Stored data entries

`src/rtl/muldiv_pkg.sv`:
```
// muldiv_pkg: op encodings, FSM states and counter sizing shared by the multiply/divide sequencer.
package muldiv_pkg;

   typedef enum logic [1:0] {
      OP_MULT  = 2'b00,
      OP_MULTU = 2'b01,
      OP_DIV   = 2'b10,
      OP_DIVU  = 2'b11
   } op_e;

   typedef enum logic [1:0] {IDLE, RUN, FIX, DONE} state_e;

   function automatic int cnt_w(input int width);
      return $clog2(width);
   endfunction

endpackage

```
`src/rtl/muldiv_step.sv`:
```
// muldiv_step: one combinational iteration, shift-add for multiply or restoring trial-subtract for divide.
module muldiv_step #(
   parameter int WIDTH = 32
) (
   input  logic             is_div_i,
   input  logic [WIDTH-1:0] hi_i,
   input  logic [WIDTH-1:0] lo_i,
   input  logic [WIDTH-1:0] opd_i,
   output logic [WIDTH-1:0] hi_o,
   output logic [WIDTH-1:0] lo_o
);

   logic [WIDTH:0] sum, sh, diff;

   always_comb begin
      sum  = {1'b0, hi_i} + {1'b0, {WIDTH{lo_i[0]}} & opd_i};
      // the extra remainder bit lets diff[WIDTH] act as the trial-subtract borrow
      sh   = {hi_i, lo_i[WIDTH-1]};
      diff = sh - {1'b0, opd_i};
      hi_o = is_div_i ? (diff[WIDTH] ? sh[WIDTH-1:0] : diff[WIDTH-1:0]) : sum[WIDTH:1];
      lo_o = is_div_i ? {lo_i[WIDTH-2:0], ~diff[WIDTH]} : {sum[0], lo_i[WIDTH-1:1]};
   end

endmodule

```
`src/rtl/muldiv_sequencer.sv`:
```
// muldiv_sequencer: iterative mult/multu/div/divu sequencer owning the HI/LO registers.
// Signed mult/div with sign fixup is built only when MULDIV_SIGNED_EN is defined.
module muldiv_sequencer
   import muldiv_pkg::*;
#(
   parameter int WIDTH = 32
) (
   input  logic             clk,
   input  logic             reset,
   input  logic             start,
   input  logic [1:0]       op,
   input  logic [WIDTH-1:0] rs_val,
   input  logic [WIDTH-1:0] rt_val,
   output logic             busy,
   output logic             done,
   output logic             div_zero,
   output logic [WIDTH-1:0] hi,
   output logic [WIDTH-1:0] lo
);

   localparam int CW = cnt_w(WIDTH);

   state_e           state_q, state_d;
   logic [CW-1:0]    cnt_q, cnt_d;
   logic [WIDTH-1:0] acc_hi_q, acc_hi_d, acc_lo_q, acc_lo_d, opd_q, opd_d;
   logic [WIDTH-1:0] hi_q, hi_d, lo_q, lo_d;
   logic             is_div_q, is_div_d, dz_q, dz_d;
   logic [WIDTH-1:0] step_hi, step_lo, a_abs, b_abs, hi_res, lo_res;
   logic             accept, zero;

   muldiv_step #(.WIDTH(WIDTH)) u_step (
      .is_div_i (is_div_q),
      .hi_i     (acc_hi_q),
      .lo_i     (acc_lo_q),
      .opd_i    (opd_q),
      .hi_o     (step_hi),
      .lo_o     (step_lo)
   );

`ifdef MULDIV_SIGNED_EN
   logic sgn, neg_q, neg_d, rneg_q, rneg_d;

   always_comb begin
      sgn    = ~op[0];
      a_abs  = (sgn && rs_val[WIDTH-1]) ? -rs_val : rs_val;
      b_abs  = (sgn && rt_val[WIDTH-1]) ? -rt_val : rt_val;
      neg_d  = accept ? sgn & (rs_val[WIDTH-1] ^ rt_val[WIDTH-1]) & ~zero : neg_q;
      rneg_d = accept ? sgn & op[1] & rs_val[WIDTH-1] & ~zero : rneg_q;
      // negating the full product carries into HI only when LO is zero
      hi_res = is_div_q ? (rneg_q ? -acc_hi_q : acc_hi_q)
                        : (neg_q ? ~acc_hi_q + WIDTH'(acc_lo_q == '0) : acc_hi_q);
      lo_res = neg_q ? -acc_lo_q : acc_lo_q;
   end

   always_ff @(posedge clk or posedge reset) begin
      if (reset) begin
         neg_q  <= 1'b0;
         rneg_q <= 1'b0;
      end else begin
         neg_q  <= neg_d;
         rneg_q <= rneg_d;
      end
   end
`else
   logic unused_op0;
   assign unused_op0 = op[0];
   assign a_abs      = rs_val;
   assign b_abs      = rt_val;
   assign hi_res     = acc_hi_q;
   assign lo_res     = acc_lo_q;
`endif

   always_comb begin
      state_d  = state_q;
      cnt_d    = cnt_q;
      acc_hi_d = acc_hi_q;
      acc_lo_d = acc_lo_q;
      opd_d    = opd_q;
      hi_d     = hi_q;
      lo_d     = lo_q;
      is_div_d = is_div_q;
      dz_d     = dz_q;
      busy     = state_q == RUN || state_q == FIX;
      done     = state_q == DONE;
      accept   = start && (state_q == IDLE || state_q == DONE);
      zero     = op[1] && rt_val == '0;
      if (accept) begin
         state_d  = zero ? FIX : RUN;
         cnt_d    = '0;
         is_div_d = op[1];
         dz_d     = zero;
         // divide-by-zero preloads the architected result so FIX just commits it
         acc_hi_d = zero ? rs_val : '0;
         acc_lo_d = zero ? '1 : (op[1] ? a_abs : b_abs);
         opd_d    = op[1] ? b_abs : a_abs;
      end else if (state_q == RUN) begin
         state_d  = cnt_q == CW'(WIDTH-1) ? FIX : RUN;
         cnt_d    = cnt_q + CW'(1);
         acc_hi_d = step_hi;
         acc_lo_d = step_lo;
      end else if (state_q == FIX) begin
         state_d = DONE;
         hi_d    = hi_res;
         lo_d    = lo_res;
      end else if (state_q == DONE) begin
         state_d = IDLE;
      end
   end

   always_ff @(posedge clk or posedge reset) begin
      if (reset) begin
         state_q  <= IDLE;
         cnt_q    <= '0;
         acc_hi_q <= '0;
         acc_lo_q <= '0;
         opd_q    <= '0;
         hi_q     <= '0;
         lo_q     <= '0;
         is_div_q <= 1'b0;
         dz_q     <= 1'b0;
      end else begin
         state_q  <= state_d;
         cnt_q    <= cnt_d;
         acc_hi_q <= acc_hi_d;
         acc_lo_q <= acc_lo_d;
         opd_q    <= opd_d;
         hi_q     <= hi_d;
         lo_q     <= lo_d;
         is_div_q <= is_div_d;
         dz_q     <= dz_d;
      end
   end

   assign div_zero = dz_q;
   assign hi       = hi_q;
   assign lo       = lo_q;

endmodule
```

_Problem_.
Go through the data above and return each line containing the string "divide".

_Answer section_.
// muldiv_pkg: op encodings, FSM states and counter sizing shared by the multiply/divide sequencer.
// muldiv_step: one combinational iteration, shift-add for multiply or restoring trial-subtract for divide.
         // divide-by-zero preloads the architected result so FIX just commits it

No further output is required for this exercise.